### What you need to do
Could you set down exactly the lines in the records below between the line holding "worst min-delay path" and the line holding "worst min register", inclusive?

### Material for this task
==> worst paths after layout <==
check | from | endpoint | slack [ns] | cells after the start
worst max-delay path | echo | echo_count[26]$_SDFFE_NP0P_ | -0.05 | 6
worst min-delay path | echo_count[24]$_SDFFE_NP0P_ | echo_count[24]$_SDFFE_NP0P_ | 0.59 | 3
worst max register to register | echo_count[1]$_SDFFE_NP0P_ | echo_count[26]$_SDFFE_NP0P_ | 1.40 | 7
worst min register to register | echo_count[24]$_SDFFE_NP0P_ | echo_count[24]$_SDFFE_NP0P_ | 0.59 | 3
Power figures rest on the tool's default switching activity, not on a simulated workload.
<file path="flow/config.mk">
export PLATFORM = sky130hd
export DESIGN_NAME = summ_4
export DESIGN_NICKNAME = summ_4
export VERILOG_FILES = /design/flow/design.v
export SDC_FILE = /design/flow/constraint.sdc
export NUM_CORES = 4
export LEC_CHECK = 1
export CORE_AREA = 10 10 75 75
export DIE_AREA = 0 0 85 85
</file>
<file path="flow/run.sh">
#!/bin/bash
# OpenROAD 26Q1-2900-gdf79404cd8, Yosys 0.63+post, stock flow scripts
make -C /OpenROAD-flow-scripts/flow DESIGN_CONFIG=/design/flow/config.mk WORK_HOME=/design/flow/orfs finish
</file>
<file path="flow/constraint.sdc">
current_design summ_4

set clk_period 3.2
set clk_io_pct 0.2

create_clock -name clk0 -period $clk_period [get_ports {sync}]

set non_clock_inputs [all_inputs -no_clocks]
set_input_delay [expr $clk_period * $clk_io_pct] -clock clk0 $non_clock_inputs
set_output_delay [expr $clk_period * $clk_io_pct] -clock clk0 [all_outputs]
</file>
[design/flow/constraint.sdc]
current_design count_res

set clk_period 1.2
set clk_io_pct 0.2

create_clock -name clk0 -period $clk_period [get_ports {clk}]

set non_clock_inputs [all_inputs -no_clocks]
set_input_delay [expr $clk_period * $clk_io_pct] -clock clk0 $non_clock_inputs
set_output_delay [expr $clk_period * $clk_io_pct] -clock clk0 [all_outputs]
[design/flow/run.sh]
#!/bin/bash
# OpenROAD 26Q1-2900-gdf79404cd8, Yosys 0.63+post, stock flow scripts
make -C /OpenROAD-flow-scripts/flow DESIGN_CONFIG=/design/flow/config.mk WORK_HOME=/design/flow/orfs finish
[design/flow/config.mk]
export PLATFORM = sky130hd
export DESIGN_NAME = count_res
export DESIGN_NICKNAME = count_res
export VERILOG_FILES = /design/flow/design.v
export SDC_FILE = /design/flow/constraint.sdc
export NUM_CORES = 4
export LEC_CHECK = 1
export CORE_AREA = 10 10 76 76
export DIE_AREA = 0 0 86 86
[design/flow/design.v]
module coder(
	input wire [3:0] data,
	output wire [6:0] seg
);
reg [6:0] code;
assign seg = code;
always @*
case(data)
	4'b0000: code = 7'b1000000;
	4'b0001: code = 7'b1111001;
	4'b0010: code = 7'b0100100;
	4'b0011: code = 7'b0110000;
	4'b0100: code = 7'b0011001;
	4'b0101: code = 7'b0010010;
	4'b0110: code = 7'b0000010;
	4'b0111: code = 7'b1111000;
	4'b1000: code = 7'b0000000;
	4'b1001: code = 7'b0010000;
	4'b1010: code = 7'b0001000;
	4'b1011: code = 7'b0000011;
	4'b1100: code = 7'b1000110;
	4'b1101: code = 7'b0100001;
	4'b1110: code = 7'b0000110;
	4'b1111: code = 7'b0001110;
endcase
endmodule
module count_div2 #(parameter N = 4, M = 4'd10) (
    input  wire clk,
    output reg  sync = 0,
    output wire [N - 1 : 0] q
);
reg  [N - 1 : 0] cnt = 0;
wire [N - 1 : 0] cnt_next;
assign q = cnt;
assign cnt_next = cnt + 1'b1;
always@(posedge clk)
begin
    cnt  <= cnt_next;
    sync <= sync;
    if (cnt == M - 1)
        begin
            cnt  <= 0;
            sync <= ~sync;
        end
end
endmodule
module count_par #(parameter N = 4) (
    input  wire clk, reset, res, ena, rev, load,
    input  wire [N - 1 : 0]d,
    output wire [N - 1 : 0]q
);
reg [N - 1 : 0]cnt;
reg [N - 1 : 0]cnt_next;
assign q = cnt;
always@(posedge clk, negedge reset)
if(!reset)
    cnt<=0;
else
    cnt<=cnt_next;
always@*
if(res)
    cnt_next = 0;
else
if(load)
    cnt_next <= d;
else
if(ena &! rev)
    cnt_next = cnt + 1;
else
if(ena & rev)
    cnt_next = cnt - 1;
else
cnt_next = cnt;
endmodule
module count_res (
    input  wire clk, reset,      
    input  wire res,    
    input  wire ena,      
    input  wire rev, load,
	input  [3:0] d,      
    output wire [6:0] hex     
);
    wire clk_div;      
    wire [3:0] count;
    count_div2 u_div (
        .clk (clk),
        .sync(clk_div),
        .q   ()
    );
    count_par u_count (
        .clk  (clk_div),
        .reset(reset),
        .res  (res),
        .ena  (ena),
        .rev  (rev),
        .load (load),
        .d    (d),
        .q    (count)
    );
    coder u_coder (
        .data(count),
        .seg (hex)
    );
endmodule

### Reply to the task
worst min-delay path | echo_count[24]$_SDFFE_NP0P_ | echo_count[24]$_SDFFE_NP0P_ | 0.59 | 3
worst max register to register | echo_count[1]$_SDFFE_NP0P_ | echo_count[26]$_SDFFE_NP0P_ | 1.40 | 7
worst min register to register | echo_count[24]$_SDFFE_NP0P_ | echo_count[24]$_SDFFE_NP0P_ | 0.59 | 3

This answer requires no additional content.